Saturday, April 25, 2009

The One That Got Away

Perhaps one of the biggest bullets the GOP dodged in its efforts to successfully serve as the loyal opposition to the Obama Administration was for New Hampshire Sen. Judd Gregg, a Republican, to come to his senses and politely decline the President’s offer to become Commerce Secretary. Having originally accepted the position, Gregg dallied with the idea of joining Obama’s cabinet, before opting to remain in the Senate.

The change of heart severely hurt Obama’s ability to couch his move towards a Socialistic model of bigger, more centralized government as bipartisan. Having a respected Republican from a Blue State would have gone a long way in aiding the new administration in spinning such changes as bipartisan and centrist, thus stymieing the inevitable calls from the Red States and the right that the nation was on a course toward Socialism.

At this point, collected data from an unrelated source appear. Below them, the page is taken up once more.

**src/rtl/fetch_mem_responder.sv**
```systemverilog
// Slow byte-wide memory responder for fetch/store handshakes, with a fixed number of wait states.
// Define MEM_WPROT_EN to write-protect addresses below PROT_LIMIT.
module fetch_mem_responder #(
  parameter int unsigned AW          = 8,
  parameter int unsigned WAIT_CYCLES = 1,
  parameter int unsigned PROT_LIMIT  = 16
) (
  input  logic          CLK,
  input  logic          RESET,
  input  logic          FETCH,
  input  logic          STORE_MEM,
  input  logic [AW-1:0] ADDR,
  input  logic [7:0]    DIN,
  output logic [7:0]    DOUT,
  output logic          READY,
  output logic          BUSY,
  output logic          ERR,
  output logic [1:0]    STATE
);

  localparam int unsigned DEPTH = 1 << AW;
  localparam int unsigned CW    = 4;
  localparam int unsigned DW    = 8;

  typedef enum logic [1:0] {
    S_IDLE = 2'b00,
    S_WAIT = 2'b01,
    S_RESP = 2'b10,
    S_ILL  = 2'b11
  } state_t;

  state_t          r_state;
  logic [CW-1:0]   r_cnt;
  logic            r_store;
  logic [AW-1:0]   r_addr;
  logic [DW-1:0]   r_din;
  logic [DW-1:0]   r_dout;
  logic            r_ready;
  logic            r_busy;
  logic            r_err;
  logic [DW-1:0]   r_mem [DEPTH];

  logic            w_req;
  logic            w_accept;
  logic            w_commit;
  logic            w_c_store;
  logic [AW-1:0]   w_c_addr;
  logic [DW-1:0]   w_c_din;
  logic            w_prot;
  logic            w_err;

  // With zero wait states the access is performed on the acceptance edge, straight from the inputs.
  always_comb begin
    w_req     = FETCH || STORE_MEM;
    w_accept  = (r_state == S_IDLE) && w_req;
    w_commit  = ((r_state == S_WAIT) && (r_cnt == CW'(1))) ||
                ((WAIT_CYCLES == 0) && w_accept);
    w_c_store = (r_state == S_IDLE) ? STORE_MEM : r_store;
    w_c_addr  = (r_state == S_IDLE) ? ADDR      : r_addr;
    w_c_din   = (r_state == S_IDLE) ? DIN       : r_din;
`ifdef MEM_WPROT_EN
    w_prot    = w_c_store && ((PROT_LIMIT >= DEPTH) || (w_c_addr < AW'(PROT_LIMIT)));
`else
    // PROT_LIMIT only matters when write protection is built in.
    w_prot    = 1'b0 & (PROT_LIMIT == 0);
`endif
    w_err     = (w_req && ((r_state != S_IDLE) || (FETCH && STORE_MEM))) ||
                (w_commit && w_prot);
  end

  always_ff @(posedge CLK) begin
    if (RESET) begin
      r_state <= S_IDLE;
      r_cnt   <= '0;
      r_store <= 1'b0;
      r_addr  <= '0;
      r_din   <= '0;
      r_dout  <= '0;
      r_ready <= 1'b0;
      r_busy  <= 1'b0;
      r_err   <= 1'b0;
    end else begin
      r_ready <= 1'b0;
      r_err   <= w_err;

      // Memory access happens on the edge that enters RESP.
      if (w_commit) begin
        if (w_c_store) begin
          if (!w_prot) r_mem[w_c_addr] <= w_c_din;
        end else begin
          r_dout <= r_mem[w_c_addr];
        end
      end

      case (r_state)
        S_IDLE: begin
          if (w_req) begin
            r_store <= STORE_MEM;
            r_addr  <= ADDR;
            r_din   <= DIN;
            r_cnt   <= CW'(WAIT_CYCLES);
            r_busy  <= 1'b1;
            if (WAIT_CYCLES == 0) begin
              r_state <= S_RESP;
              r_ready <= 1'b1;
            end else begin
              r_state <= S_WAIT;
            end
          end
        end
        S_WAIT: begin
          r_cnt <= r_cnt - CW'(1);
          if (r_cnt == CW'(1)) begin
            r_state <= S_RESP;
            r_ready <= 1'b1;
          end
        end
        S_RESP: begin
          r_state <= S_IDLE;
          r_busy  <= 1'b0;
        end
        default: begin
          r_state <= S_IDLE;
          r_busy  <= 1'b0;
        end
      endcase
    end
  end

  assign DOUT  = r_dout;
  assign READY = r_ready;
  assign BUSY  = r_busy;
  assign ERR   = r_err;
  assign STATE = r_state;

endmodule
```
**config.mk**
```make
export PLATFORM = sky130hd
export DESIGN_NAME = fetch_mem_responder
export DESIGN_NICKNAME = d
export VERILOG_FILES = /design/src/rtl/fetch_mem_responder.sv
export SDC_FILE = /design/constraint.sdc
export NUM_CORES = 2
export LEC_CHECK = 0
export CAP_MARGIN = 25
export CORE_MARGIN = 2
export CORE_UTILIZATION = 57
export CTS_CLUSTER_SIZE = 24
export DETAILED_ROUTE_END_ITERATION = 12
export PLACE_DENSITY_LB_ADDON = 0.25
export REMOVE_ABC_BUFFERS = 1
export SYNTH_ARGS = -nofsm -noshare
export SYNTH_HDL_FRONTEND = slang
export SYNTH_SLANG_ARGS = --single-unit
```
**constraint.sdc**
```tcl
create_clock -name CLK -period 5.1 [get_ports CLK]
set_input_delay 1.02 -clock CLK [delete_from_list [all_inputs] [get_ports CLK]]
set_output_delay 1.02 -clock CLK [all_outputs]
set_load 0.05 [all_outputs]
```
==> impl_metrics.yaml <==
run_status:
  status: "complete, no violations"
worst_setup_path:
  critPathLaunchType: "flip-flop"
  startpoint: "STATE[0]$_SDFFE_PP0P_"
  r2r-start: "STATE[0]$_SDFFE_PP0P_"
  endpoint: "DOUT[7]$_SDFFE_PP0P_"
  r2r_cells: 12
  r2r_end: "DOUT[7]$_SDFFE_PP0P_"
  worstSetupPathType: "flip-flop to flip-flop"
  reg2reg_slack_ps: 440
  critical_path_arrival_ps: 5330
  critPathCaptureType: "flip-flop"
  critPathRequiredTime_ps: 5770
  critPathMaxFanout: 18
cts:
  clockBufferDepth: 3
  post_cts_buffers: 0
  worstSkewPairLatency_ps: 820
  cts_root_buffer: "clkbuf_16"
  cts_resized: 0
  path_clk_slew_ps: 60
  cts_made_buffers: 196
  cts_tree: "built"
  cts_sinks: 2082
  cts-hold-fix-buffers: 0
  htree_levels: 4
power_and_ir_drop:
  total_power_uw: 38000
  power_density_nw_per_um2: 428
  p_leak_uw: 0.0281
  ir_drop_v: 0.000371
floorplanning:
  core_area_sq_um: 135000
  die_h_um: 374
  rows: 135
  start_util_pct: 57.5
  die_area_sq_um: 140000
  die_w_um: 374
  pin_count: 33
synth:
  synth_warnings: 0
  synth_cell_types: 52
  synth_edf_count: 2048
  synth-seq-cells: 2082
  ys_async_sr_fraction_pct: 0
  post_synth.cell_area_avg_sq_um: 17.3
  synth_top_cell_area_share_pct: 79.0
  synthFlopType: "edfxtp_1"
  synthesis.area_sq_um: 77800
  yosys.area.top_type: "edfxtp_1"
  synthCells: 4501
  yosysSeqAreaShare_pct: 79.9
  synth.area.top_cells: "edfxtp_1 79%, a22oi_1 5.5%, a221oi_1 2.6%, a221o_1 2.4%, nor2_1 1.5%"
global_routing:
  grt_pass1_vias: 44500
  met2_usage_pct: 44.6
  use_met3_pct: 7.81
  grt_max_degree: 137
  grt_use_total_pct: 29.8
  top_usage_layer: "met2"
  grtUsageMet1_pct: 42.6
  grt_pass1_wl_mm: 305
  antenna_found_initial: 2
  gr-total-overflow: 0
job:
  drv_cap: 0
timing:
  whs_ps: 458
  min_period_ps: 4660
  max_freq_mhz: 215
  max_slew_margin_pct: 26.3
  finalCritPeriodShare_pct: 91.4
  rsz0062_at_grt: "no"
  setup_slack_ps: 439
  hold_violations: 0
  drv_slew: 0
  worstMarginPinSlew_ps: 1100
  fin_setup_tns_ps: 0
  setup_violations: 0
  skew_ps: 29.6
finish:
  fillers: 9041
  area_delta_synth_final_pct: 14.0
  finalNetCount: 4810
  final_common_cell: "edfxtp_1"
  drive_above_1_share_pct: 14.5
  final_util_pct: 65.5
  layout_common_cells: "2048 x edfxtp_1, 575 x a22oi_1, 353 x buf_4, 296 x nor2_1, 229 x a221oi_1"
placed_design:
  gp_congestion: 0.878
  hpwl_mm: 128
  dp_slack_ps: -177
  port_buffers: 32
drt:
  postRouteAntennaNets: 0
  drc: 0
  firstDrtPassIters: 6
  wl_per_cell_um: 31.4
  vias: 46400
  drt_iter0_markers: 7211
  vias_per_cell: 6.89
  wl_mm: 211
hold_path:
  hp-class: "flip-flop to flip-flop"
routing by layer:
layer	part of all wire (%)	up-vias	wire length [um]
li1	-	19400	-
met1	39	23600	81500
met2	46	2973	96700
met3	12	385	25600
met4	3.5	0	7340
met5	0	-	0
state kept, by name, indices dropped and copies added (netlist names):
name and count:
DOUT 8, r_din 8, BUSY 1, READY 1, r_store 1, STATE 2, ERR 1, r_addr 8
r_mem 2048, r_cnt 4
synthesized netlist by cell type, types with 3 or more instances:
library cell and number:
nand2_1 144, mux2i_1 4, o21ai_0 26, buf_1 21, dfxtp_1 34, a22oi_1 575, buf_4 45, buf_6 16
and3_1 27, a311oi_1 60, edfxtp_1 2048, a22o_1 32, o41ai_1 7, o311a_1 6, o21ai_1 7, a221oi_1 229
nand3b_1 5, nor4_1 79, nand4_1 7, nand2b_1 3, nor2_1 301, nand3_1 155, nor4b_1 4, nor3_1 10
a221o_1 189, a21oi_1 125, o22ai_1 35, clkbuf_1 112, buf_2 156, a311oi_2 4, o21a_1 3
stage by stage:
step,instance area (sq um),cells
6_report,88700,6733
5_1_grt,88700,6731
4_1_cts,88700,6729
3_5_place_dp,82500,6369
3_3_place_gp,82500,6369
2_1_floorplan,76000,4150
worst max-delay path: stages, from the launching register on:
cell      delay, ps
dfxtp_1         470
nor2_4          620
mux2i_4         540
nand2_4         300
buf_4           330
a221o_1         300
a221oi_1        360
nor4b_1         180
buf_4           180
o41ai_1         400
buf_4           210
o311a_1         410
a311oi_2        150
kinds of logic (layout without fill, tap and decap cells):
| group | after synthesis | in the layout | share of synthesized area [%] |
|---|---|---|---|
| compound gates | 1313 | 1313 | 13.3 |
| fa+ha+maj | 2 | 2 | 0.0321 |
| buf+inv | 353 | 802 | 2.34 |
| flops | 2082 | 2082 | 79.9 |
| mux | 6 | 6 | 0.0804 |
| other cells | 0 | 2 | 0 |
| simple gates | 745 | 745 | 4.34 |
power breakdown:
group          switching (uW)  internal [uW]
clock                    6100           8050
combinational            3210           1300
sequential               37.7          19300
total                    9350          28600
final cells by class:
type | count | area, sq um | area share, %
diodes | 2 | 5.00 | 0.00564
clock buffers | 255 | 5340 | 6.02
clock inverters | 105 | 853 | 0.962
inverters | 2 | 7.51 | 0.00846
multi-input cells | 2066 | 14000 | 15.8
flip-flops and latches | 2082 | 62200 | 70.1
well taps | 1781 | 2230 | 2.51
repair buffers | 440 | 4060 | 4.57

“…Mr. Gregg doesn't pull any punches in his criticism of the new president. He may be ‘a charismatic person’ with "a very strong understanding of who he is and what he wants to do," but when it comes to the substance of what Mr. Obama seeks to accomplish, Mr. Gregg is less charitable. ‘They have a goal,’ the senator says, ‘and he's very open about it. They are going to grow this government.’”
Such a statement can be construed as quite damning coming from a man who Obama ostensibly wanted to head up Commerce in his administration, and it get’s worse. Gregg alleges that for all the talk that the Democrats and the Obama Administration are not going to seek a “single payer” national health care initiative, such an anti-competitive plan is exactly what you would find if they’d let you look up both sleeves.
When it comes to health insurance, Mr. Gregg expects more of the same. "That's the scenario that you're going to see if you have a public plan for insurance that competes with the private plans. That's the game plan" -- call it competition at first, but tighten the screws until the private insurers leave the market or get forced out. But with health-care spending representing 17% of GDP and climbing, the stakes are much, much larger. "Everyone in this country is affected by these policies."
I highly recommend that you read WSJ’s article. It is one of our first chances to hear what may become a very important voice of opposition to socialized medicine and other rampant entitlement expansions over then next four years.

Important, because it is a voice Obama himself once hoped would be selling said expansion.